Link-sharing service Linktree suddenly blocks sex workers

Deepak Gupta
Deepak Gupta January 15, 2022
Updated 2022/01/15 at 12:23 PM

Yet another service kicked sex workers off their platform. According Motherboard, Linktree, a tool that allows you to share multiple links with a URL online, has given sex workers an outing overnight and without warning. Banned users have taken to social networks like Twitter to announce that their accounts have been banned “for inappropriate use” and have not even received an email or any kind of warning about it. Some were charged for the service, which costs $9 a month for the Pro tier, but were not refunded when the account was cancelled.

Marlene Bonnelly, Linktree’s head of trust and security, told the publication that accounts that were banned shared a URL that violated their community standards. Bonnelly’s statement reads:

“Per our company’s policies, the banned Linktree accounts resulted from sharing a URL that violated community standards when sharing ads for the sale of real-life sexual services.”

Sex workers make use of tools like Linktree because some platforms don’t allow direct links to adult sites like OnlyFans. Perhaps more importantly, they have to diversify their use of multiple sites because they will never know when a service will suddenly decide to ban adult content.

Financial services like PayPal, Visa and MasterCard have long been known to close the accounts of people in the sex business. Patreon banned content of a sexual nature in 2017, and the number of services that decided not to host sex workers and their content has only grown since the US government approved FOSTA-SESTA a few years ago. Even OnlyFans, which has become synonymous with adult content, tried to ban “sexually explicit conduct” in 2021 until it suspended its planned policy change.

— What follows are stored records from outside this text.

[src/rtl/ctrl_pkg.sv]
// Shared encodings for the multicycle controller: FSM states, opcodes, datapath mux selects
// and the packed control word that the output decoder produces.
package ctrl_pkg;

    localparam int OPC_W = 6;

    typedef enum logic [3:0] {
        S_FETCH,
        S_DECODE,
        S_MEM_ADDR,
        S_MEM_RD,
        S_MEM_WR,
        S_WB_MEM,
        S_EXEC_R,
        S_WB_R,
        S_EXEC_I,
        S_WB_I,
        S_BRANCH,
        S_JUMP
    } state_t;

    localparam logic [OPC_W-1:0] OP_RTYPE = 6'b000000;
    localparam logic [OPC_W-1:0] OP_LW    = 6'b100011;
    localparam logic [OPC_W-1:0] OP_SW    = 6'b101011;
    localparam logic [OPC_W-1:0] OP_BEQ   = 6'b000100;
    localparam logic [OPC_W-1:0] OP_J     = 6'b000010;
    localparam logic [OPC_W-1:0] OP_ADDI  = 6'b001000;
    localparam logic [OPC_W-1:0] OP_SLTI  = 6'b001010;
    localparam logic [OPC_W-1:0] OP_ANDI  = 6'b001100;
    localparam logic [OPC_W-1:0] OP_ORI   = 6'b001101;

    typedef enum logic [1:0] {
        ALU_ADD   = 2'd0,
        ALU_SUB   = 2'd1,
        ALU_FUNCT = 2'd2,
        ALU_IMM   = 2'd3
    } alu_op_t;

    typedef enum logic [1:0] {
        SRCB_RT      = 2'd0,
        SRCB_FOUR    = 2'd1,
        SRCB_IMM     = 2'd2,
        SRCB_IMM_SH2 = 2'd3
    } alu_src_b_t;

    typedef enum logic [1:0] {
        PC_ALU    = 2'd0,
        PC_ALUOUT = 2'd1,
        PC_JUMP   = 2'd2,
        PC_RSVD   = 2'd3
    } pc_src_t;

    typedef struct packed {
        logic       pc_we;
        logic       pc_we_cond;
        pc_src_t    pc_src;
        logic       iord;
        logic       mem_rd;
        logic       mem_wr;
        logic       ir_we;
        logic       reg_dst;
        logic       mem_to_reg;
        logic       reg_we;
        logic       alu_src_a;
        alu_src_b_t alu_src_b;
        alu_op_t    alu_op;
        logic       ext_sel;
        logic       illegal_op;
        logic       instr_done;
    } ctrl_t;

    // Logical immediates take a zero-extended imm16; arithmetic ones sign-extend.
    function automatic logic is_zero_ext(input logic [OPC_W-1:0] op);
        return (op == OP_ANDI) || (op == OP_ORI);
    endfunction

    function automatic logic is_legal(input logic [OPC_W-1:0] op);
        case (op)
            OP_RTYPE, OP_LW, OP_SW, OP_BEQ, OP_J,
            OP_ADDI, OP_SLTI, OP_ANDI, OP_ORI: return 1'b1;
            default:                           return 1'b0;
        endcase
    endfunction

endpackage

[src/rtl/control_salidas.sv]
// Output decoder of the multicycle controller: maps current state (plus opcode for the
// immediate-extension select and illegal detection, and mem_ready for strobe completion).
module control_salidas
    import ctrl_pkg::*;
(
    input  state_t           state,
    input  logic [OPC_W-1:0] opcode,
    input  logic             mem_ready,
    output ctrl_t            ctrl
);

    always_comb begin
        // NOTE: the all-zero default covers every field in every branch, so no latch is inferred.
        ctrl = '0;
        case (state)
            S_FETCH: begin
                ctrl.mem_rd    = 1'b1;
                ctrl.alu_src_b = SRCB_FOUR;
                ctrl.ir_we     = mem_ready;
                ctrl.pc_we     = mem_ready;
            end
            S_DECODE: begin
                ctrl.alu_src_b = SRCB_IMM_SH2;
                ctrl.ext_sel   = 1'b1;
                if (!is_legal(opcode)) begin
                    ctrl.illegal_op = 1'b1;
                    ctrl.instr_done = 1'b1;
                end
            end
            S_MEM_ADDR: begin
                ctrl.alu_src_a = 1'b1;
                ctrl.alu_src_b = SRCB_IMM;
                ctrl.ext_sel   = 1'b1;
            end
            S_MEM_RD: begin
                ctrl.mem_rd = 1'b1;
                ctrl.iord   = 1'b1;
            end
            S_MEM_WR: begin
                ctrl.mem_wr     = 1'b1;
                ctrl.iord       = 1'b1;
                ctrl.instr_done = mem_ready;
            end
            S_WB_MEM: begin
                ctrl.reg_we     = 1'b1;
                ctrl.mem_to_reg = 1'b1;
                ctrl.instr_done = 1'b1;
            end
            S_EXEC_R: begin
                ctrl.alu_src_a = 1'b1;
                ctrl.alu_src_b = SRCB_RT;
                ctrl.alu_op    = ALU_FUNCT;
            end
            S_WB_R: begin
                ctrl.reg_we     = 1'b1;
                ctrl.reg_dst    = 1'b1;
                ctrl.instr_done = 1'b1;
            end
            S_EXEC_I: begin
                ctrl.alu_src_a = 1'b1;
                ctrl.alu_src_b = SRCB_IMM;
                ctrl.alu_op    = ALU_IMM;
                ctrl.ext_sel   = !is_zero_ext(opcode);
            end
            S_WB_I: begin
                // Extender select stays put so the datapath sees a stable immediate.
                ctrl.reg_we     = 1'b1;
                ctrl.ext_sel    = !is_zero_ext(opcode);
                ctrl.instr_done = 1'b1;
            end
            S_BRANCH: begin
                ctrl.alu_src_a  = 1'b1;
                ctrl.alu_src_b  = SRCB_RT;
                ctrl.alu_op     = ALU_SUB;
                ctrl.pc_we_cond = 1'b1;
                ctrl.pc_src     = PC_ALUOUT;
                ctrl.instr_done = 1'b1;
            end
            S_JUMP: begin
                ctrl.pc_we      = 1'b1;
                ctrl.pc_src     = PC_JUMP;
                ctrl.instr_done = 1'b1;
            end
            default: ;
        endcase
    end

endmodule

[src/rtl/control_multiciclo.sv]
// Multicycle control FSM: FETCH -> DECODE -> EXEC -> MEM -> WB sequencing of the datapath.
// Define CTRL_PERF_CNT_EN to add the cycle_cnt / instr_cnt performance counter outputs.
module control_multiciclo
    import ctrl_pkg::*;
#(
    parameter int OP_W  = 6,
    parameter int CNT_W = 32
) (
    input  logic            clk,
    input  logic            rst,
    input  logic [OP_W-1:0] opcode,
    input  logic            zero,
    input  logic            mem_ready,
    output logic            pc_we,
    output logic            pc_we_cond,
    output logic [1:0]      pc_src,
    output logic            iord,
    output logic            mem_rd,
    output logic            mem_wr,
    output logic            ir_we,
    output logic            reg_dst,
    output logic            mem_to_reg,
    output logic            reg_we,
    output logic            alu_src_a,
    output logic [1:0]      alu_src_b,
    output logic [1:0]      alu_op,
    output logic            ext_sel,
    output logic            illegal_op,
    output logic            instr_done
`ifdef CTRL_PERF_CNT_EN
    ,
    output logic [CNT_W-1:0] cycle_cnt,
    output logic [CNT_W-1:0] instr_cnt
`endif
);

    state_t state;
    ctrl_t  ctrl_dec;
    ctrl_t  ctrl_out;

    // The datapath ANDs zero with pc_we_cond itself; the flag is only carried on this port.
    logic unused_zero;
    assign unused_zero = zero;

    always_ff @(posedge clk) begin
        // NOTE: state registers use non-blocking assignments so every flop samples pre-edge values.
        if (rst) begin
            state <= S_FETCH;
        end else begin
            case (state)
                S_FETCH:    if (mem_ready) state <= S_DECODE;
                S_DECODE: begin
                    case (opcode)
                        OP_LW, OP_SW:                        state <= S_MEM_ADDR;
                        OP_RTYPE:                            state <= S_EXEC_R;
                        OP_ADDI, OP_SLTI, OP_ANDI, OP_ORI:   state <= S_EXEC_I;
                        OP_BEQ:                              state <= S_BRANCH;
                        OP_J:                                state <= S_JUMP;
                        default:                             state <= S_FETCH;
                    endcase
                end
                S_MEM_ADDR: state <= (opcode == OP_SW) ? S_MEM_WR : S_MEM_RD;
                S_MEM_RD:   if (mem_ready) state <= S_WB_MEM;
                S_MEM_WR:   if (mem_ready) state <= S_FETCH;
                S_EXEC_R:   state <= S_WB_R;
                S_EXEC_I:   state <= S_WB_I;
                default:    state <= S_FETCH;
            endcase
        end
    end

    control_salidas u_salidas (
        .state     (state),
        .opcode    (opcode),
        .mem_ready (mem_ready),
        .ctrl      (ctrl_dec)
    );

    // Reset forces every strobe low in the reset cycle, even when aborting mid-instruction.
    assign ctrl_out = rst ? '0 : ctrl_dec;

    assign pc_we      = ctrl_out.pc_we;
    assign pc_we_cond = ctrl_out.pc_we_cond;
    assign pc_src     = ctrl_out.pc_src;
    assign iord       = ctrl_out.iord;
    assign mem_rd     = ctrl_out.mem_rd;
    assign mem_wr     = ctrl_out.mem_wr;
    assign ir_we      = ctrl_out.ir_we;
    assign reg_dst    = ctrl_out.reg_dst;
    assign mem_to_reg = ctrl_out.mem_to_reg;
    assign reg_we     = ctrl_out.reg_we;
    assign alu_src_a  = ctrl_out.alu_src_a;
    assign alu_src_b  = ctrl_out.alu_src_b;
    assign alu_op     = ctrl_out.alu_op;
    assign ext_sel    = ctrl_out.ext_sel;
    assign illegal_op = ctrl_out.illegal_op;
    assign instr_done = ctrl_out.instr_done;

`ifdef CTRL_PERF_CNT_EN
    always_ff @(posedge clk) begin
        if (rst) begin
            cycle_cnt <= '0;
            instr_cnt <= '0;
        end else begin
            cycle_cnt <= cycle_cnt + 1'b1;
            if (ctrl_out.instr_done) instr_cnt <= instr_cnt + 1'b1;
        end
    end
`else
    logic [CNT_W-1:0] unused_cnt_w;
    assign unused_cnt_w = '0;
`endif

endmodule

[config.mk]
export PLATFORM = sky130hd
export DESIGN_NAME = control_multiciclo
export DESIGN_NICKNAME = d
export VERILOG_FILES = /design/src/rtl/ctrl_pkg.sv /design/src/rtl/control_salidas.sv /design/src/rtl/control_multiciclo.sv
export SDC_FILE = /design/constraint.sdc
export NUM_CORES = 1
export LEC_CHECK = 0
export BUFFER_PORTS_ARGS = -buffer_cell sky130_fd_sc_hd__buf_2
export CAP_MARGIN = 20
export CORE_MARGIN = 1.5
export CORE_UTILIZATION = 40
export CTS_CLUSTER_SIZE = 25
export DETAILED_ROUTE_END_ITERATION = 10
export GPL_TIMING_DRIVEN = 0
export HOLD_SLACK_MARGIN = 0.12
export PLACE_DENSITY_LB_ADDON = 0.2
export SLEW_MARGIN = 10
export SYNTH_ARGS = -nofsm -noshare
export SYNTH_HDL_FRONTEND = slang
export SYNTH_SLANG_ARGS = --single-unit
[constraint.sdc]
create_clock -name clk -period 1.7 [get_ports clk]
set_input_delay 0.085 -clock clk [delete_from_list [all_inputs] [get_ports clk]]
set_output_delay 0.085 -clock clk [all_outputs]
set_load 0.02 [all_outputs]
==> results_dict.tcl <==
set metrics [dict create \
    status "complete, but fails checks" \
    critPathTopFamily "simple AND/OR/NAND/NOR gates" \
    critPathKind "reg2out" \
    slowest_stage "dfxtp_1" \
    ys_ff_latch 4 \
    grt_pass1_vias 742 \
    slew_headroom_pct 70.2 \
    largestRegisters "state (4)" \
    cts_buffers 3 \
    drtAntennaViolNets 0 \
    worst-path-buf-inv 2 \
    yosys_warnings 0 \
    rr_endpoint "state[0]" \
    synth.net_count 110 \
    seq_area_sq_um 81.3 \
    p_total_mw 0.399 \
    drv_slew 0 \
    wl_per_cell_microns 13.4 \
    dp_hpwl_microns 1460 \
    detail_route.iter0.violations 38 \
    final_util_pct 56.3 \
    grt-ovfl-total 0 \
    syn_avg_cell_area_sq_um 6.91 \
    n_fill_cell 157 \
    startpoint "state[2]" \
    violations "design-rule violations" \
    clk_pin_slew_ns 0.04 \
    hold_path_depth 4 \
    tightest_slew_ns 0.447 \
    cp-end-kind "primary output" \
    clk_path_buf_depth 2 \
    die_w_microns 44.6 \
    track_usage_pct 20.9 \
    max_stage_delay_ns 0.39 \
    yosysSeqAreaShare_pct 11.6 \
    layout.nets 141 \
    ctsHoldBuffers 0 \
    gp_congestion 0.821 \
    min_period_ns 1.62 \
    vdd_drop_max_uv 349 \
    p_leak_nw 0.390 \
    first_pass_iters 7 \
    setup-violations-final 0 \
    die_area_sq_um 1990 \
    ff2ff_setup_slack_ns 0.27 \
    diodes 0 \
    hold_class "in2reg" \
    fin_tns_setup_ns 0 \
    initial_core_util_pct 44.3 \
    largest_reg_flops 4 \
    finalClockSkew_ns 0.00596 \
    whs_endpoint "state[1]" \
    clock-root-buffer "clkbuf_4" \
    rows 14 \
    drc_errors 1 \
    path_cells "buf_6 -> nand2b_2 -> nor3_1 -> or2_2 -> buf_2" \
    regMostFlops "state" \
    syn_to_final_growth_pct 27.2 \
    worstSkewPairLatency_ns 0.23 \
    hold_viol_final 0 \
    worstHoldStart "opcode[4]" \
    via_per_inst 5.88 \
    multi_input_area_sq_um 534 \
    synth_cells 100 \
    drv_cap 0 \
    grt_pass1_wl_microns 3190 \
    grt_max_degree 11 \
    drt_wl_total_microns 1940 \
    worstRegToRegCells 5 \
    p_per_area_nw_per_um2 454 \
    clock_sinks 4 \
    cts-htree-levels 1 \
    pin_count 29 \
    antenna_found_initial 0 \
    cts_setup_buffers 0 \
    numPortBuffers 26 \
    ys_types 40 \
    rr_startpoint "state[3]" \
    cp_data_required_time_ns 1.62 \
    max_freq_mhz 617 \
    crit_arrival_ns 1.53 \
    start_kind "register" \
    cts_tree "yes" \
    dieHeight_microns 44.6 \
    min_period_over_period_pct 95.3 \
    synth_area_sq_um 691 \
    critPathMaxFanout 10 \
    vias 853 \
    drive_gt1_share_pct 36.4 \
    coreArea_sq_um 1560 \
]
-- power by group --
part | switching (mW) | internal [mW] | leakage, nW | total [mW]
Clock | 0.0364 | 0.0788 | 0.0138 | 0.115
Sequential | 0.00320 | 0.0983 | 0.0331 | 0.102
Combinational | 0.107 | 0.0749 | 0.343 | 0.182
-- stage by stage --
stage                     hold WS [ns]  setup slack (ns)  cell area (sq um)  cells
final                            0.172            0.0801                878    145
after global routing             0.211         -0.000483                878    145
after CTS                        0.175            0.0145                868    145
after detailed placement         0.417             0.171                841    142
after global placement           0.409             0.206                841    142
after floorplan                  0.278            0.0855                691    100
-- synthesized netlist by cell type --
cell	number	area, sq um
a221oi_2	1	15.0
nor3_1	14	70.1
dfxtp_1	4	80.1
nand3b_1	1	7.51
or2_4	1	8.76
clkbuf_1	3	11.3
nor2b_1	3	18.8
o22a_1	1	8.76
nand3_1	3	15.0
nor3b_1	1	7.51
mux2i_1	1	10.0
a31oi_1	3	18.8
a221oi_1	1	8.76
buf_4	1	7.51
nand2b_1	6	37.5
or2_2	1	6.26
buf_1	1	3.75
nor3b_2	1	12.5
and2_2	1	7.51
a2bb2oi_1	1	8.76
and3b_1	1	8.76
nand4b_1	1	8.76
and3_1	2	12.5
o31ai_1	1	7.51
buf_6	3	33.8
a311oi_2	1	15.0
o21a_1	1	7.51
a2111o_1	1	11.3
nor4b_4	1	23.8
a21oi_1	9	45.0
buf_2	3	15.0
a211oi_1	1	7.51
nand4_1	1	6.26
nor4_1	2	12.5
a221o_1	2	20.0
o21ai_0	4	20.0
nor2_1	10	37.5
inv_1	2	7.51
o21bai_1	2	15.0
nand2_1	3	11.3
-- layer usage --
layer  up-vias  track usage, %  share of wire [%]
met3         0            3.67                5.5
met1       382            28.0                 44
met2        34            33.6                 50
li1        437               -                  -
met5         -               0                  0
met4         0            6.67                  0
-- cell type report --
type                    instances  area share [%]
plain buffers                  11            9.40
clock buffers                   3            2.56
well taps                      16            2.28
multi-input cells              83            60.8
inverters                       2           0.855
repair buffers                 26            14.8
flip-flops and latches          4            9.26
-- cell families after synthesis --
family	share of synthesized area, %
AND/OR/NAND/NOR	45.3
AO/OA/AOI/OAI	30.3
buffers and inverters	11.4
flip-flops	11.6
multiplexers	1.45
-- worst register-to-register path: cells and delay by family, from the launching register on --
kind                   cells  cell delay, ns
buffers and inverters      1            0.13
and+or+nand+nor            3            0.63
DFF                        1            0.30
AOI/OAI and AO/OA          1            0.28
-- worst max path at each step --
stage            end  cells after the start
6_report       pc_we                      5
3_5_place_dp   pc_we                      5
4_1_cts        pc_we                      5
3_3_place_gp   pc_we                      5
5_1_grt         iord                      6
2_1_floorplan  pc_we                      4
-- what timing repair did --
item	4_1_cts	5_1_grt
endpoints found under the setup margin	2	5
gates resized for setup	2	8
gates cloned	0	0
-- layout by cell type (no fill, tap or decap), drive strengths merged, types with 2 or more instances in the layout --
cell and count:
a21oi 9, a221o 2, a221oi 2, a31oi 3, and3 2, buf 34
clkbuf 6, dfxtp 4, inv 2, nand2 3, nand2b 6, nand3 3
nor2 10, nor2b 3, nor3 14, nor3b 2, nor4 2, o21ai 4
o21bai 2, or2 2
Note: power is estimated with default switching activity, not from simulation.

Linktree’s Terms of Service state that a user must not “include any sexually explicit material (including images and language) on their own page or in their own account”. However, it is vague and not entirely clear whether links to sites like OnlyFans have always been against their rules. It’s also unclear why Linktree suddenly started banning sex workers when they’ve been using the service with no problems for some time now, but people in the sex business might want to find another link-sharing tool they can use.